Manifold approximations using landmarks are popular for mitigating the computational complexity of manifold learning. A new computationally effective landmark selection method that exploits spatial redundancy in the imagery is proposed. A robust, less costly landmark set with low spectral and spatial redundancy is successfully incorporated with a hybrid manifold which shares properties of both global and local manifolds.
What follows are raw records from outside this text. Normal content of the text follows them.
--- config.mk ---
export PLATFORM = sky130hd
export DESIGN_NAME = mem_arbiter_flat
export DESIGN_NICKNAME = d
export VERILOG_FILES = /design/src/design/modinv_pkg.sv /design/src/design/elem_mem_if.sv /design/src/design/mem_arbiter.sv /design/src/flat_wrapper.sv
export SDC_FILE = /design/constraint.sdc
export NUM_CORES = 1
export LEC_CHECK = 0
export ABC_AREA = 1
export BUFFER_PORTS_ARGS = -buffer_cell sky130_fd_sc_hd__buf_2
export CAP_MARGIN = 20
export CORE_ASPECT_RATIO = 1.4
export CORE_UTILIZATION = 27
export CTS_CLUSTER_SIZE = 24
export DETAILED_ROUTE_END_ITERATION = 6
export HOLD_SLACK_MARGIN = 0.15
export PLACE_DENSITY_LB_ADDON = 0.08
export SKIP_CTS_REPAIR_TIMING = 1
export SLEW_MARGIN = 0
export SYNTH_ARGS = -nofsm -noshare
export SYNTH_HDL_FRONTEND = slang
export SYNTH_SLANG_ARGS = --single-unit
--- constraint.sdc ---
create_clock -name CLK -period 1 [get_ports CLK]
set_clock_uncertainty 0.05 [all_clocks]
set_input_delay 0.1 -clock CLK [delete_from_list [all_inputs] [get_ports CLK]]
set_output_delay 0.1 -clock CLK [all_outputs]
set_load 0.05 [all_outputs]
--- src/design/modinv_pkg.sv ---
// Shared widths, element types and FSM encodings, imported by every design file of the matrix inverter
package modinv_pkg;

  ////////////////////
  // Widths
  ////////////////////

  // Element and modulus width
  localparam int ELEM_W = 16;
  // Word address into the element memory
  localparam int ADDR_W = 6;
  // Matrix dimension or loop index
  localparam int DIM_W = 4;
  // Row stride, address = i * MAX_J + j
  localparam int MAX_J = 8;
  localparam int MEM_DEPTH = 1 << ADDR_W;
  // Signed Euclid coefficients, two guard bits over a residue
  localparam int COEF_W = ELEM_W + 2;

  ////////////////////
  // Types
  ////////////////////

  typedef logic [ELEM_W-1:0] elem_t;
  typedef logic [ADDR_W-1:0] addr_t;
  typedef logic [DIM_W-1:0] dim_t;
  // Up to 64 counted elements, so one bit over an address
  typedef logic [ADDR_W:0] cnt_t;
  typedef logic signed [COEF_W-1:0] coef_t;

  // Sequencer walk over the matrix
  typedef enum logic [2:0] {
    IDLE,
    FETCH,
    WAIT_READ,
    INVERT,
    STORE,
    FINISH
  } seq_state_t;

  // Inverse engine
  typedef enum logic [1:0] {
    C_IDLE,
    C_STEP,
    C_DONE
  } core_state_t;

endpackage
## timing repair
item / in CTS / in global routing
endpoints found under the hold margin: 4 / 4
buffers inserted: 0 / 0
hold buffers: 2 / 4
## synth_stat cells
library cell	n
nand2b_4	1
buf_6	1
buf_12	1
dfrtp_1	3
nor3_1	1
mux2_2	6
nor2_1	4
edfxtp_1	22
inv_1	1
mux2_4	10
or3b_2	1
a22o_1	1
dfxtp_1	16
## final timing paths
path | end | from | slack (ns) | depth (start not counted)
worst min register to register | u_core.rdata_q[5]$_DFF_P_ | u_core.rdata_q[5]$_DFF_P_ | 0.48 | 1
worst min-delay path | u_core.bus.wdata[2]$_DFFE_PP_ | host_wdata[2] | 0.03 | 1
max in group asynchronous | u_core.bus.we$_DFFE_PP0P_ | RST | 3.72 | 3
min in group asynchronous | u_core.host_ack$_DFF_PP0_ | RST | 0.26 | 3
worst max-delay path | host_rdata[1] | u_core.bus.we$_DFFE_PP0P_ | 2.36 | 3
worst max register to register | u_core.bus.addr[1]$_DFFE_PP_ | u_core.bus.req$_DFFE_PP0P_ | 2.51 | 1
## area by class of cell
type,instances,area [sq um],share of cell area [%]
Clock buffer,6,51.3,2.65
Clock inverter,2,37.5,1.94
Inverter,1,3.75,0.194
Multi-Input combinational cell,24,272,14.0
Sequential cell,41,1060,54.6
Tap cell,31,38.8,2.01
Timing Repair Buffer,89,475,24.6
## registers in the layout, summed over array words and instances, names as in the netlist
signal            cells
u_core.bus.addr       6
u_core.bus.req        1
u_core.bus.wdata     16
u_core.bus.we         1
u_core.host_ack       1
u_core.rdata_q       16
<file path="config.mk">
export PLATFORM = sky130hd
export DESIGN_NAME = mems_scan_top
export DESIGN_NICKNAME = d
export VERILOG_FILES = /design/src/source/mems_scan_pkg.sv /design/src/source/mems_apb_regs.sv /design/src/source/fast_axis_ramp.sv /design/src/source/slow_axis_ramp.sv /design/src/source/dac_frame_sequencer.sv /design/src/source/dac_spi_master.sv /design/src/source/mems_scan_top.sv
export SDC_FILE = /design/constraint.sdc
export NUM_CORES = 1
export LEC_CHECK = 0
export ABC_AREA = 1
export BUFFER_PORTS_ARGS = -buffer_cell sky130_fd_sc_hd__buf_2
export CORE_ASPECT_RATIO = 0.5
export CORE_MARGIN = 2
export CORE_UTILIZATION = 50
export DETAILED_ROUTE_END_ITERATION = 12
export HOLD_SLACK_MARGIN = 0.05
export PLACE_DENSITY = 0.72
export SYNTH_ARGS = -nofsm -noshare
export SYNTH_HDL_FRONTEND = slang
export SYNTH_HIERARCHICAL = 1
export SYNTH_SLANG_ARGS = --single-unit
</file>
<file path="constraint.sdc">
create_clock -name clk -period 5 [get_ports clk]
set_input_delay 1.25 -clock clk [delete_from_list [all_inputs] [get_ports clk]]
set_output_delay 1.25 -clock clk [all_outputs]
set_load 0.02 [all_outputs]
</file>
<file path="src/source/mems_scan_pkg.sv">
`default_nettype none

package mems_scan_pkg;

  // apb register offsets
  localparam logic [7:0] ADDR_CTRL     = 8'h00;
  localparam logic [7:0] ADDR_FAST_LIM = 8'h04;
  localparam logic [7:0] ADDR_SLOW_LIM = 8'h08;
  localparam logic [7:0] ADDR_STATUS   = 8'h0C;

  // dac command codes
  localparam logic [2:0] CMD_SOFT_RESET   = 3'b101;
  localparam logic [2:0] CMD_LDAC_SETUP   = 3'b110;
  localparam logic [2:0] CMD_WRITE_UPDATE = 3'b011;
  localparam logic [2:0] CMD_INT_REF      = 3'b111;

  localparam logic [15:0] SOFT_RESET_SETTING = 16'h0001;
  localparam logic [15:0] LDAC_SETTING       = 16'h000F; // ldac inactive on all four channels
  localparam logic [15:0] INT_REF_SETTING    = 16'h0001;

  // scan limits out of reset
  localparam logic [7:0] FAST_DOWN_RESET = 8'd34;
  localparam logic [7:0] FAST_UP_RESET   = 8'd154;
  localparam logic [7:0] SLOW_DOWN_RESET = 8'd34;
  localparam logic [7:0] SLOW_UP_RESET   = 8'd154;

  localparam logic [7:0] SPI_DIV       = 8'd2;  // clk cycles per sclk half period
  localparam logic [5:0] SPI_LAST_HALF = 6'd47; // 24 bits, two halves each

  // sequencer outer states
  localparam logic [1:0] ST_IDLE       = 2'd0;
  localparam logic [1:0] ST_SOFT_RESET = 2'd1;
  localparam logic [1:0] ST_LDAC_SETUP = 2'd2;
  localparam logic [1:0] ST_SCAN       = 2'd3;

  // sequencer inner states, A to D double as dac channel address
  localparam logic [2:0] CH_A   = 3'd0;
  localparam logic [2:0] CH_B   = 3'd1;
  localparam logic [2:0] CH_C   = 3'd2;
  localparam logic [2:0] CH_D   = 3'd3;
  localparam logic [2:0] CH_REF = 3'd4;

  // one 24-bit dac frame, either a channel write or a control command
  typedef union packed {
    struct packed {
      logic [1:0] dc;
      logic [2:0] cmd;
      logic [2:0] addr;
      logic [7:0] level;
      logic [7:0] pad; // low byte unused by an 8-bit dac
    } chan;
    struct packed {
      logic [1:0]  dc;
      logic [2:0]  cmd;
      logic [2:0]  addr;
      logic [15:0] setting;
    } ctrl;
  } dac_word_u;

endpackage

`default_nettype wire

</file>
<file path="src/source/mems_apb_regs.sv">
`timescale 1ns/1ps
`default_nettype none

module mems_apb_regs (
  input  logic        clk,
  input  logic        mems_soft_reset,
  input  logic        psel,
  input  logic        penable,
  input  logic        pwrite,
  input  logic [7:0]  paddr,
  input  logic [31:0] pwdata,
  input  logic        new_line,
  input  logic        new_frame,
  input  logic        spi_busy,
  output logic [31:0] prdata,
  output logic        pready,
  output logic        pslverr,
  output logic        enable,
  output logic        pause,
  output logic [7:0]  fast_down,
  output logic [7:0]  fast_up,
  output logic [7:0]  slow_down,
  output logic [7:0]  slow_up
);
  import mems_scan_pkg::*;

  logic access;
  logic wr_en;
  logic mapped;

  assign access = psel && penable;
  assign wr_en  = access && pwrite && mapped && (paddr != ADDR_STATUS);
  assign pready = 1'b1; // no wait states

  assign mapped = (paddr == ADDR_CTRL) || (paddr == ADDR_FAST_LIM) ||
                  (paddr == ADDR_SLOW_LIM) || (paddr == ADDR_STATUS);

  // status is read only
  assign pslverr = access && (!mapped || (pwrite && (paddr == ADDR_STATUS)));

  always_ff @(posedge clk) begin
    if (mems_soft_reset) begin
      enable    <= 1'b0;
      pause     <= 1'b0;
      fast_down <= FAST_DOWN_RESET;
      fast_up   <= FAST_UP_RESET;
      slow_down <= SLOW_DOWN_RESET;
      slow_up   <= SLOW_UP_RESET;
    end else if (wr_en) begin
      case (paddr)
        ADDR_CTRL: begin
          enable <= pwdata[0];
          pause  <= pwdata[1];
        end
        ADDR_FAST_LIM: begin
          fast_down <= pwdata[7:0];
          fast_up   <= pwdata[15:8];
        end
        ADDR_SLOW_LIM: begin
          slow_down <= pwdata[7:0];
          slow_up   <= pwdata[15:8];
        end
        default: ;
      endcase
    end
  end

  always_comb begin
    prdata = 32'd0;
    if (psel && !pwrite) begin
      case (paddr)
        ADDR_CTRL:     prdata = {30'd0, pause, enable};
        ADDR_FAST_LIM: prdata = {16'd0, fast_up, fast_down};
        ADDR_SLOW_LIM: prdata = {16'd0, slow_up, slow_down};
        ADDR_STATUS:   prdata = {29'd0, spi_busy, new_frame, new_line}; // live flags
        default:       prdata = 32'd0;
      endcase
    end
  end

  // every access phase follows a setup phase
  a_apb_phase: assert property (@(posedge clk) disable iff (mems_soft_reset)
    penable |-> psel && $past(psel && !penable));

endmodule

`default_nettype wire

</file>
<file path="src/source/fast_axis_ramp.sv">
`timescale 1ns/1ps
`default_nettype none

module fast_axis_ramp (
  input  logic       clk,
  input  logic       mems_soft_reset,
  input  logic       step,
  input  logic [7:0] down_limit,
  input  logic [7:0] up_limit,
  output logic [7:0] level_a,
  output logic [7:0] level_b,
  output logic       line_wrap
);
  import mems_scan_pkg::*;

  logic [7:0] level_a_q;
  logic       past_up;

  // A runs from down to up+1 before it reloads
  assign past_up = level_a_q > up_limit;

  assign line_wrap = step && past_up; // same cycle as the step
  assign level_a   = level_a_q;

  // mirror of A around the centre of the band
  assign level_b = down_limit + up_limit - level_a_q;

  always_ff @(posedge clk) begin
    if (mems_soft_reset) begin
      level_a_q <= FAST_DOWN_RESET;
    end else if (step) begin
      if (past_up) begin
        level_a_q <= down_limit; // start of next line
      end else begin
        level_a_q <= level_a_q + 8'd1;
      end
    end
  end

endmodule

`default_nettype wire

</file>
<file path="src/source/slow_axis_ramp.sv">
`timescale 1ns/1ps
`default_nettype none

module slow_axis_ramp (
  input  logic       clk,
  input  logic       mems_soft_reset,
  input  logic       step,
  input  logic [7:0] down_limit,
  input  logic [7:0] up_limit,
  output logic [7:0] level_c,
  output logic [7:0] level_d,
  output logic       frame_wrap
);
  import mems_scan_pkg::*;

  logic [7:0] level_c_q;
  logic       past_up;

  assign past_up = level_c_q > up_limit;

  // step is the line wrap, so a frame wrap lands on the same cycle
  assign frame_wrap = step && past_up;
  assign level_c    = level_c_q;
  assign level_d    = down_limit + up_limit - level_c_q; // mirrored C

  always_ff @(posedge clk) begin
    if (mems_soft_reset) begin
      level_c_q <= SLOW_DOWN_RESET;
    end else if (step) begin
      if (past_up) begin
        level_c_q <= down_limit;
      end else begin
        level_c_q <= level_c_q + 8'd1; // one step per line
      end
    end
  end

  // line wrap arrives as a single-cycle pulse
  a_step_pulse: assert property (@(posedge clk) disable iff (mems_soft_reset)
    step |=> !step);

endmodule

`default_nettype wire

</file>
<file path="src/source/dac_frame_sequencer.sv">
`timescale 1ns/1ps
`default_nettype none

module dac_frame_sequencer (
  input  logic        clk,
  input  logic        mems_soft_reset,
  input  logic        enable,
  input  logic        pause,
  input  logic        spi_busy,
  input  logic [7:0]  level_a,
  input  logic [7:0]  level_b,
  input  logic [7:0]  level_c,
  input  logic [7:0]  level_d,
  input  logic        line_wrap,
  input  logic        frame_wrap,
  input  logic        new_line_fifo_done,
  input  logic        new_frame_fifo_done,
  output logic        fast_step,
  output logic        spi_start,
  output logic [23:0] spi_word,
  output logic        new_line,
  output logic        new_frame
);
  import mems_scan_pkg::*;

  logic [1:0] state_q, state_d;
  logic [2:0] ch_q, ch_d;
  logic       start_q;
  logic       can_issue;
  logic       issue;
  logic [7:0] chan_level;
  logic [7:0] lvl_b_q, lvl_c_q, lvl_d_q; // point snapshot taken with A
  logic [23:0] word_q;
  logic       new_line_q, new_frame_q;
  dac_word_u  word_d;

  // busy only rises the cycle after a start
  assign can_issue = !spi_busy && !start_q;

  always_comb begin
    case (ch_q)
      CH_A:    chan_level = level_a;
      CH_B:    chan_level = lvl_b_q;
      CH_C:    chan_level = lvl_c_q;
      default: chan_level = lvl_d_q;
    endcase
  end

  always_comb begin
    state_d   = state_q;
    ch_d      = ch_q;
    issue     = 1'b0;
    fast_step = 1'b0;
    word_d    = '0;
    case (state_q)
      ST_IDLE: begin
        if (enable) state_d = ST_SOFT_RESET;
      end
      ST_SOFT_RESET: begin
        if (!enable) begin
          state_d = ST_IDLE;
        end else if (can_issue) begin
          issue               = 1'b1;
          word_d.ctrl.cmd     = CMD_SOFT_RESET;
          word_d.ctrl.setting = SOFT_RESET_SETTING;
          state_d             = ST_LDAC_SETUP;
        end
      end
      ST_LDAC_SETUP: begin
        if (!enable) begin
          state_d = ST_IDLE;
        end else if (can_issue) begin
          issue               = 1'b1;
          word_d.ctrl.cmd     = CMD_LDAC_SETUP;
          word_d.ctrl.setting = LDAC_SETTING;
          state_d             = ST_SCAN;
          ch_d                = CH_A;
        end
      end
      default: begin // ST_SCAN
        if (!enable) begin
          state_d = ST_IDLE; // word in flight still completes
        end else if (can_issue) begin
          if (ch_q == CH_REF) begin
            issue               = 1'b1;
            word_d.ctrl.cmd     = CMD_INT_REF;
            word_d.ctrl.setting = INT_REF_SETTING;
            ch_d                = CH_A;
          end else if (ch_q != CH_A || !pause) begin // pause only holds before A
            issue             = 1'b1;
            fast_step         = (ch_q == CH_A);
            word_d.chan.cmd   = CMD_WRITE_UPDATE;
            word_d.chan.addr  = ch_q;
            word_d.chan.level = chan_level;
            ch_d              = ch_q + 3'd1;
          end
        end
      end
    endcase
  end

  always_ff @(posedge clk) begin
    if (mems_soft_reset) begin
      state_q <= ST_IDLE;
      ch_q    <= CH_A;
      start_q <= 1'b0;
    end else begin
      state_q <= state_d;
      ch_q    <= ch_d;
      start_q <= issue;
    end
  end

  always_ff @(posedge clk) begin
    if (issue) word_q <= word_d;
    if (fast_step) begin
      lvl_b_q <= level_b; // pre-step values, so B and D mirror the A word
      lvl_c_q <= level_c;
      lvl_d_q <= level_d;
    end
  end

  // sticky flags, a set beats a clear
  always_ff @(posedge clk) begin
    if (mems_soft_reset) begin
      new_line_q  <= 1'b0;
      new_frame_q <= 1'b0;
    end else begin
      if (line_wrap && !frame_wrap) new_line_q <= 1'b1;
      else if (new_line_fifo_done)  new_line_q <= 1'b0;
      if (frame_wrap)               new_frame_q <= 1'b1;
      else if (new_frame_fifo_done) new_frame_q <= 1'b0;
    end
  end

  assign spi_start = start_q;
  assign spi_word  = word_q;
  assign new_line  = new_line_q;
  assign new_frame = new_frame_q;

  // the spi master must be idle at a start and answer with busy
  a_start_idle: assert property (@(posedge clk) disable iff (mems_soft_reset)
    spi_start |-> !spi_busy ##1 spi_busy);

endmodule

`default_nettype wire

</file>
<file path="src/source/dac_spi_master.sv">
`timescale 1ns/1ps
`default_nettype none

module dac_spi_master (
  input  logic        clk,
  input  logic        mems_soft_reset,
  input  logic        start,
  input  logic [23:0] word,
  output logic        sclk,
  output logic        mosi,
  output logic        cs_n,
  output logic        busy
);
  import mems_scan_pkg::*;

  logic [23:0] shift_q;
  logic [7:0]  div_cnt_q;
  logic [5:0]  half_cnt_q;
  logic        half_done;

  assign half_done = (div_cnt_q == SPI_DIV - 8'd1);

  // mode 1 framing, sclk idles low and mosi moves on the rising edge
  // so the dac samples each bit on the falling edge
  always_ff @(posedge clk) begin
    if (mems_soft_reset) begin
      sclk       <= 1'b0;
      mosi       <= 1'b0;
      cs_n       <= 1'b1;
      busy       <= 1'b0;
      div_cnt_q  <= 8'd0;
      half_cnt_q <= 6'd0;
    end else if (!busy) begin
      if (start) begin
        busy       <= 1'b1;
        cs_n       <= 1'b0;
        div_cnt_q  <= 8'd0;
        half_cnt_q <= 6'd0;
      end
    end else if (cs_n) begin
      busy <= 1'b0; // one tail cycle after cs_n rises
    end else if (half_done) begin
      div_cnt_q <= 8'd0;
      sclk      <= ~sclk;
      if (!sclk) begin
        mosi <= shift_q[23]; // msb first
      end
      if (half_cnt_q == SPI_LAST_HALF) begin
        cs_n       <= 1'b1; // last falling edge closes the frame
        half_cnt_q <= 6'd0;
      end else begin
        half_cnt_q <= half_cnt_q + 6'd1;
      end
    end else begin
      div_cnt_q <= div_cnt_q + 8'd1;
    end
  end

  // payload shifter
  always_ff @(posedge clk) begin
    if (!busy && start) begin
      shift_q <= word;
    end else if (busy && !cs_n && half_done && !sclk) begin
      shift_q <= {shift_q[22:0], 1'b0};
    end
  end

endmodule

`default_nettype wire

</file>
<file path="src/source/mems_scan_top.sv">
`timescale 1ns/1ps
`default_nettype none

module mems_scan_top (
  input  logic        clk,
  input  logic        mems_soft_reset,
  input  logic        psel,
  input  logic        penable,
  input  logic        pwrite,
  input  logic [7:0]  paddr,
  input  logic [31:0] pwdata,
  output logic [31:0] prdata,
  output logic        pready,
  output logic        pslverr,
  output logic        sclk,
  output logic        mosi,
  output logic        cs_n,
  input  logic        new_line_fifo_done,
  input  logic        new_frame_fifo_done,
  output logic        new_line,
  output logic        new_frame
);

  logic        enable, pause;
  logic [7:0]  fast_down, fast_up;
  logic [7:0]  slow_down, slow_up;
  logic [7:0]  level_a, level_b, level_c, level_d;
  logic        fast_step, line_wrap, frame_wrap;
  logic        spi_start, spi_busy;
  logic [23:0] spi_word;

  mems_apb_regs mems_apb_regs_inst (
    .clk(clk), .mems_soft_reset(mems_soft_reset),
    .psel(psel), .penable(penable), .pwrite(pwrite),
    .paddr(paddr), .pwdata(pwdata),
    .new_line(new_line), .new_frame(new_frame), .spi_busy(spi_busy),
    .prdata(prdata), .pready(pready), .pslverr(pslverr),
    .enable(enable), .pause(pause),
    .fast_down(fast_down), .fast_up(fast_up),
    .slow_down(slow_down), .slow_up(slow_up)
  );

  fast_axis_ramp fast_axis_ramp_inst (
    .clk(clk), .mems_soft_reset(mems_soft_reset), .step(fast_step),
    .down_limit(fast_down), .up_limit(fast_up),
    .level_a(level_a), .level_b(level_b), .line_wrap(line_wrap)
  );

  // slow axis advances once per line
  slow_axis_ramp slow_axis_ramp_inst (
    .clk(clk), .mems_soft_reset(mems_soft_reset), .step(line_wrap),
    .down_limit(slow_down), .up_limit(slow_up),
    .level_c(level_c), .level_d(level_d), .frame_wrap(frame_wrap)
  );

  dac_frame_sequencer dac_frame_sequencer_inst (
    .clk(clk), .mems_soft_reset(mems_soft_reset),
    .enable(enable), .pause(pause), .spi_busy(spi_busy),
    .level_a(level_a), .level_b(level_b), .level_c(level_c), .level_d(level_d),
    .line_wrap(line_wrap), .frame_wrap(frame_wrap),
    .new_line_fifo_done(new_line_fifo_done), .new_frame_fifo_done(new_frame_fifo_done),
    .fast_step(fast_step), .spi_start(spi_start), .spi_word(spi_word),
    .new_line(new_line), .new_frame(new_frame)
  );

  dac_spi_master dac_spi_master_inst (
    .clk(clk), .mems_soft_reset(mems_soft_reset),
    .start(spi_start), .word(spi_word),
    .sclk(sclk), .mosi(mosi), .cs_n(cs_n), .busy(spi_busy)
  );

endmodule

`default_nettype wire

</file>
While landmark methods reduce computational demand, the resulting manifolds may not represent subtle features of the manifold adequately. Active learning heuristics are introduced to increase the number of landmarks, with the goal of developing more representative manifolds for spectral unmixing. By communicating between the landmark set and the query criteria relative to spectral unmixing, more representative and stable manifolds with less spectrally and spatially redundant landmarks are developed. A new ranking method based on the pixels with locally high spectral variability within image subsets and convex-geometry finds a solution more quickly and precisely. Experiments were conducted to evaluate the proposed methods using the AVIRIS Cuprite hyperspectral reference dataset.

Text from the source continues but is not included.